Due date: 10/30/18 by 10 am
Write a function,
fasta_to_csv(input_file, output_file), that converts a fasta file, such as c_elegans_mirnas.fa to a comma separated file (csv) using regular expressions.
The function should exit gracefully if the files can't be opened.
Input File >cel-let-7 TGAGGTAGTAGGTTGTATAGTT >cel-lin-4 TCCCTGAGACCTCAAGTGTGA >cel-miR-1 TGGAATGTAAAGAAGTATGTA
Output File cel-let-7,TGAGGTAGTAGGTTGTATAGTT cel-lin-4,TCCCTGAGACCTCAAGTGTGA cel-miR-1,TGGAATGTAAAGAAGTATGTA
Write a function
motif_finder(input_file, motif), that returns the number of times a sequence motif occurs in a sequence file, such as c_elegans_chrI.fa (note that the sequence is lowercase).

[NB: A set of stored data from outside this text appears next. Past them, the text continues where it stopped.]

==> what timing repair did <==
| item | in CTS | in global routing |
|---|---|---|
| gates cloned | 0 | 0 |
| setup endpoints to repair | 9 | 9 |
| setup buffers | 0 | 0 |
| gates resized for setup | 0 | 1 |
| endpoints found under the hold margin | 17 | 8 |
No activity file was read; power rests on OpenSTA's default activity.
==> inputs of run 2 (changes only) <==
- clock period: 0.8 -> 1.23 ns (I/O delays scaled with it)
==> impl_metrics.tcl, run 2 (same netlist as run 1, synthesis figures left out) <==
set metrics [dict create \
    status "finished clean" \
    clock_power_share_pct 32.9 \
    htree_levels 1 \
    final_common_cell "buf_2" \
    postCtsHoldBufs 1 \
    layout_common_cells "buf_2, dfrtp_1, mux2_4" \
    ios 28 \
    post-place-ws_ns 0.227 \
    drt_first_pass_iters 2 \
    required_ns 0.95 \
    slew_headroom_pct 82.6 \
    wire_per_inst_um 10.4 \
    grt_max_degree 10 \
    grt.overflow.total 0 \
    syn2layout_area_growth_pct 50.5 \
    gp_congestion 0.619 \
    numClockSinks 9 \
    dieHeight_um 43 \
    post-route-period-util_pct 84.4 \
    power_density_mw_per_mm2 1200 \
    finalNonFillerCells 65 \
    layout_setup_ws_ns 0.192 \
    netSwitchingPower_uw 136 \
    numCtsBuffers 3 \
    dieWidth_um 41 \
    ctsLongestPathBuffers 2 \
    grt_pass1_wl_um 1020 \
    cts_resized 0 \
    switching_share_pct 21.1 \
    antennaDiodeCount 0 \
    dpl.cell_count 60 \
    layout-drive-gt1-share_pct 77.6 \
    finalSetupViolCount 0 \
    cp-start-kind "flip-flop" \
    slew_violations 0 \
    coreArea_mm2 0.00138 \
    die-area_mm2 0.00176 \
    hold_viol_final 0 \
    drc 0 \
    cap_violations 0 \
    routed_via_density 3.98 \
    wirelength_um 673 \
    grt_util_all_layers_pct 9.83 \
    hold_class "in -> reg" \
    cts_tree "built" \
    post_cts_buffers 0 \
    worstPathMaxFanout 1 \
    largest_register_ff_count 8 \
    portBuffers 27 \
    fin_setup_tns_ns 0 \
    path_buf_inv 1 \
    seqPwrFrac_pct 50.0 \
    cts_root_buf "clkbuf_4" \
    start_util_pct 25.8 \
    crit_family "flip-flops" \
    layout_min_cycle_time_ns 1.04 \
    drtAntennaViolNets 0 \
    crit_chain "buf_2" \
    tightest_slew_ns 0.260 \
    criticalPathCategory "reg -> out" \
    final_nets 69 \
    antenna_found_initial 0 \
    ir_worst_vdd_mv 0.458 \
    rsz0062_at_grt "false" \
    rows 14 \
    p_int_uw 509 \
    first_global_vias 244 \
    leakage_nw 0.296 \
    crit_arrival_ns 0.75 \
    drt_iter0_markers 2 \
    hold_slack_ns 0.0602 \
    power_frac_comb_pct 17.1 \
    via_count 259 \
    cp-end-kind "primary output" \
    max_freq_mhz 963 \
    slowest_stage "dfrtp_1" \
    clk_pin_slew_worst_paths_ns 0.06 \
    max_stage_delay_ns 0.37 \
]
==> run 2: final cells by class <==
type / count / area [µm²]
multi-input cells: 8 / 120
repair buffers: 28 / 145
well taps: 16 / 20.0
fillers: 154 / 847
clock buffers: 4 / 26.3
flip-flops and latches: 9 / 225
--- config.mk ---
export PLATFORM = sky130hd
export DESIGN_NAME = input_conditioner
export DESIGN_NICKNAME = d
export VERILOG_FILES = /design/src/rtl/input_conditioner.sv
export SDC_FILE = /design/constraint.sdc
export NUM_CORES = 1
export LEC_CHECK = 0
export CORE_MARGIN = 2
export CORE_UTILIZATION = 40
export CTS_BUF_LIST = sky130_fd_sc_hd__clkbuf_8
export CTS_CLUSTER_DIAMETER = 100
export DETAILED_ROUTE_END_ITERATION = 10
export PLACE_DENSITY = 0.74
export SLEW_MARGIN = 10
export SYNTH_ARGS = -nofsm -noshare
export SYNTH_HDL_FRONTEND = slang
export SYNTH_SLANG_ARGS = --single-unit
--- constraint.sdc ---
create_clock -name CLK -period 1.7 [get_ports CLK]
set_clock_uncertainty 0.05 [all_clocks]
set_input_delay 0.255 -clock CLK [delete_from_list [all_inputs] [get_ports CLK]]
set_output_delay 0.255 -clock CLK [all_outputs]
set_load 0.005 [all_outputs]
<file path="src/rtl/fifo_pkg.sv">
//------------------------------------------------------------------------------
// Module  : fifo_pkg
// Brief   : Default geometry and pointer/count width helpers for the FIFO.
// Revision: 1.0 - initial release
//------------------------------------------------------------------------------
`default_nettype none

package fifo_pkg;

  localparam int DEFAULT_DEPTH = 16;
  localparam int DEFAULT_WIDTH = 8;

  // Pointer width addresses DEPTH entries; count needs one extra bit to hold DEPTH.
  function automatic int ptr_width(input int depth);
    return (depth > 1) ? $clog2(depth) : 1;
  endfunction

  function automatic int cnt_width(input int depth);
    return ptr_width(depth) + 1;
  endfunction

  typedef logic [ptr_width(DEFAULT_DEPTH)-1:0] ptr_t;
  typedef logic [cnt_width(DEFAULT_DEPTH)-1:0] cnt_t;

endpackage : fifo_pkg

`default_nettype wire

</file>
<file path="src/rtl/fifo_mem.sv">
//------------------------------------------------------------------------------
// Module  : fifo_mem
// Brief   : DEPTH x WIDTH storage, one synchronous write port, one registered read port.
// Revision: 1.0 - initial release
//------------------------------------------------------------------------------
`default_nettype none

module fifo_mem
  import fifo_pkg::*;
#(
  parameter int DEPTH = DEFAULT_DEPTH,
  parameter int WIDTH = DEFAULT_WIDTH,
  parameter int AW    = ptr_width(DEPTH)
) (
  input  logic             clk,
  input  logic             rst,
  input  logic             i_wr_en,
  input  logic [AW-1:0]    i_wr_addr,
  input  logic [WIDTH-1:0] i_wr_data,
  input  logic             i_rd_en,
  input  logic [AW-1:0]    i_rd_addr,
  output logic [WIDTH-1:0] o_rd_data,
  output logic             o_rd_valid
);

  logic [WIDTH-1:0] r_mem [DEPTH];
  logic [WIDTH-1:0] r_rd_data;
  logic             r_rd_valid;

  // Storage is never reset or cleared; only the pointers define what is live.
  always_ff @(posedge clk) begin
    if (i_wr_en) begin
      r_mem[i_wr_addr] <= i_wr_data;
    end
  end

  always_ff @(posedge clk) begin
    if (rst) begin
      r_rd_data  <= '0;
      r_rd_valid <= 1'b0;
    end else begin
      r_rd_valid <= i_rd_en;
      if (i_rd_en) begin
        r_rd_data <= r_mem[i_rd_addr];
      end
    end
  end

  assign o_rd_data  = r_rd_data;
  assign o_rd_valid = r_rd_valid;

endmodule : fifo_mem

`default_nettype wire

</file>
<file path="src/rtl/fifo_core.sv">
//------------------------------------------------------------------------------
// Module  : fifo_core
// Brief   : Single-clock FIFO pointer engine with occupancy flags and error pulses.
// Revision: 1.0 - initial release
//------------------------------------------------------------------------------
`default_nettype none

module fifo_core
  import fifo_pkg::*;
#(
  parameter int DEPTH = DEFAULT_DEPTH,
  parameter int WIDTH = DEFAULT_WIDTH
) (
  input  logic                          clk,
  input  logic                          rst,
  input  logic                          i_wr_en,
  input  logic [WIDTH-1:0]              i_wr_data,
  input  logic                          i_rd_en,
  output logic [WIDTH-1:0]              o_rd_data,
  output logic                          o_rd_valid,
  input  logic                          i_fifo_enable,
  input  logic                          i_fifo_clear,
  input  logic [cnt_width(DEPTH)-1:0]   i_almost_full_thresh,
  output logic                          o_fifo_empty,
  output logic                          o_fifo_full,
  output logic                          o_fifo_almost_full,
  output logic [cnt_width(DEPTH)-1:0]   o_fifo_count,
  output logic                          o_fifo_overflow,
  output logic                          o_fifo_underflow
);

  localparam int AW = ptr_width(DEPTH);
  localparam int CW = cnt_width(DEPTH);
  localparam logic [CW-1:0] C_DEPTH = CW'(DEPTH);

  logic [AW-1:0] r_wptr;
  logic [AW-1:0] r_rptr;
  logic [CW-1:0] r_count;
  logic          r_overflow;
  logic          r_underflow;

  logic          w_empty;
  logic          w_full;
  logic          w_go;
  logic          w_pop_ok;
  logic          w_push_ok;
  logic          w_overflow;
  logic          w_underflow;

  assign w_empty = (r_count == '0);
  assign w_full  = (r_count == C_DEPTH);

  // Clear and disable both mask every request, so no pulses fire in those cycles.
  assign w_go        = i_fifo_enable & ~i_fifo_clear & ~rst;
  assign w_pop_ok    = w_go & i_rd_en & ~w_empty;
  assign w_push_ok   = w_go & i_wr_en & (~w_full | w_pop_ok);
  assign w_overflow  = w_go & i_wr_en & ~w_push_ok;
  assign w_underflow = w_go & i_rd_en & w_empty;

  always_ff @(posedge clk) begin
    if (rst || i_fifo_clear) begin
      r_wptr      <= '0;
      r_rptr      <= '0;
      r_count     <= '0;
      r_overflow  <= 1'b0;
      r_underflow <= 1'b0;
    end else begin
      r_overflow  <= w_overflow;
      r_underflow <= w_underflow;
      if (w_push_ok) begin
        r_wptr <= r_wptr + AW'(1);
      end
      if (w_pop_ok) begin
        r_rptr <= r_rptr + AW'(1);
      end
      case ({w_push_ok, w_pop_ok})
        2'b10:   r_count <= r_count + CW'(1);
        2'b01:   r_count <= r_count - CW'(1);
        default: r_count <= r_count;
      endcase
    end
  end

  fifo_mem #(
    .DEPTH (DEPTH),
    .WIDTH (WIDTH),
    .AW    (AW)
  ) u_mem (
    .clk        (clk),
    .rst        (rst),
    .i_wr_en    (w_push_ok),
    .i_wr_addr  (r_wptr),
    .i_wr_data  (i_wr_data),
    .i_rd_en    (w_pop_ok),
    .i_rd_addr  (r_rptr),
    .o_rd_data  (o_rd_data),
    .o_rd_valid (o_rd_valid)
  );

  assign o_fifo_empty       = w_empty;
  assign o_fifo_full        = w_full;
  assign o_fifo_almost_full = (r_count >= i_almost_full_thresh);
  assign o_fifo_count       = r_count;
  assign o_fifo_overflow    = r_overflow;
  assign o_fifo_underflow   = r_underflow;

endmodule : fifo_core

`default_nettype wire

</file>
### src/rtl/alu_iter.sv
// alu_iter: multi-cycle execute unit. Logic/arithmetic ops finish in one cycle;
// SLL/SRL run through a serial shifter that moves one bit per clock.
module alu_iter #(
    parameter int unsigned WIDTH = 32,
    parameter int unsigned SHW   = 5
) (
    input  logic             clk,
    input  logic             reset,
    input  logic             start,
    input  logic [3:0]       alucontrol,
    input  logic [WIDTH-1:0] a,
    input  logic [WIDTH-1:0] b,
    input  logic [SHW-1:0]   shamt,
    output logic             busy,
    output logic             done,
    output logic [WIDTH-1:0] result,
    output logic             zero,
    output logic             illegal
);

    localparam logic [3:0] OpAnd = 4'b0000;
    localparam logic [3:0] OpOr  = 4'b0001;
    localparam logic [3:0] OpAdd = 4'b0010;
    localparam logic [3:0] OpSll = 4'b0011;
    localparam logic [3:0] OpNor = 4'b0100;
    localparam logic [3:0] OpSrl = 4'b0101;
    localparam logic [3:0] OpSub = 4'b0110;
    localparam logic [3:0] OpSlt = 4'b0111;
    localparam logic [3:0] OpXor = 4'b1000;

    typedef enum logic [0:0] {StIdle, StShift} state_t;

    state_t             state_q, state_d;
    logic [WIDTH-1:0]   shreg_q, shreg_d;
    logic [SHW-1:0]     count_q, count_d;
    logic               left_q, left_d;
    logic [WIDTH-1:0]   result_q, result_d;
    logic               zero_q, zero_d;
    logic               illegal_q, illegal_d;
    logic               done_q, done_d;

    logic [WIDTH-1:0]   alu_res;
    logic               alu_ill;
    logic               is_shift;
    logic [WIDTH-1:0]   shifted;

    assign is_shift = (alucontrol == OpSll) || (alucontrol == OpSrl);
    assign shifted  = left_q ? {shreg_q[WIDTH-2:0], 1'b0} : {1'b0, shreg_q[WIDTH-1:1]};

    // Single-cycle ALU; shift codes only reach here with shamt=0, so they pass b.
    always_comb begin
        alu_res = '0;
        alu_ill = 1'b0;
        case (alucontrol)
            OpAnd:   alu_res = a & b;
            OpOr:    alu_res = a | b;
            OpAdd:   alu_res = a + b;
            OpSll:   alu_res = b;
            OpNor:   alu_res = ~(a | b);
            OpSrl:   alu_res = b;
            OpSub:   alu_res = a - b;
            OpSlt:   alu_res = {{(WIDTH-1){1'b0}}, ($signed(a) < $signed(b))};
            OpXor:   alu_res = a ^ b;
            default: alu_ill = 1'b1;
        endcase
    end

    // Next-state logic: start is only honoured in StIdle, so requests while busy drop.
    always_comb begin
        state_d   = state_q;
        shreg_d   = shreg_q;
        count_d   = count_q;
        left_d    = left_q;
        result_d  = result_q;
        zero_d    = zero_q;
        illegal_d = illegal_q;
        done_d    = 1'b0;
        case (state_q)
            StIdle: begin
                if (start) begin
                    if (is_shift && (shamt != '0)) begin
                        state_d = StShift;
                        shreg_d = b;
                        count_d = shamt;
                        left_d  = (alucontrol == OpSll);
                    end else begin
                        result_d  = alu_res;
                        zero_d    = (alu_res == '0);
                        illegal_d = alu_ill;
                        done_d    = 1'b1;
                    end
                end
            end
            StShift: begin
                shreg_d = shifted;
                count_d = count_q - SHW'(1);
                if (count_q == SHW'(1)) begin
                    state_d   = StIdle;
                    result_d  = shifted;
                    zero_d    = (shifted == '0);
                    illegal_d = 1'b0;
                    done_d    = 1'b1;
                end
            end
            default: state_d = StIdle;
        endcase
    end

    // State and output registers; reset aborts any shift in flight.
    always_ff @(posedge clk or negedge reset) begin
        if (!reset) begin
            state_q   <= StIdle;
            shreg_q   <= '0;
            count_q   <= '0;
            left_q    <= 1'b0;
            result_q  <= '0;
            zero_q    <= 1'b1;
            illegal_q <= 1'b0;
            done_q    <= 1'b0;
        end else begin
            state_q   <= state_d;
            shreg_q   <= shreg_d;
            count_q   <= count_d;
            left_q    <= left_d;
            result_q  <= result_d;
            zero_q    <= zero_d;
            illegal_q <= illegal_d;
            done_q    <= done_d;
        end
    end

    assign busy    = (state_q == StShift);
    assign done    = done_q;
    assign result  = result_q;
    assign zero    = zero_q;
    assign illegal = illegal_q;

endmodule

The function should have the following attributes:
1) The function should allow for any number of Ns (where N is a wild card that can be any nucleotide - A, C, G, T) specified by the user to be present in the motif (e.g. TGANNNTCA). The user should specify the exact sequence, which may contain Ns, but the user should indicate how many Ns there are and where they occur within the sequence. Some possible motifs: TTTTCNGA, NATAAA, NATNAA.
2) The function should exit gracefully if the file can't be opened.
3) The function should count motifs that span multiple lines.
Submit your assignment as a file upload on canvas.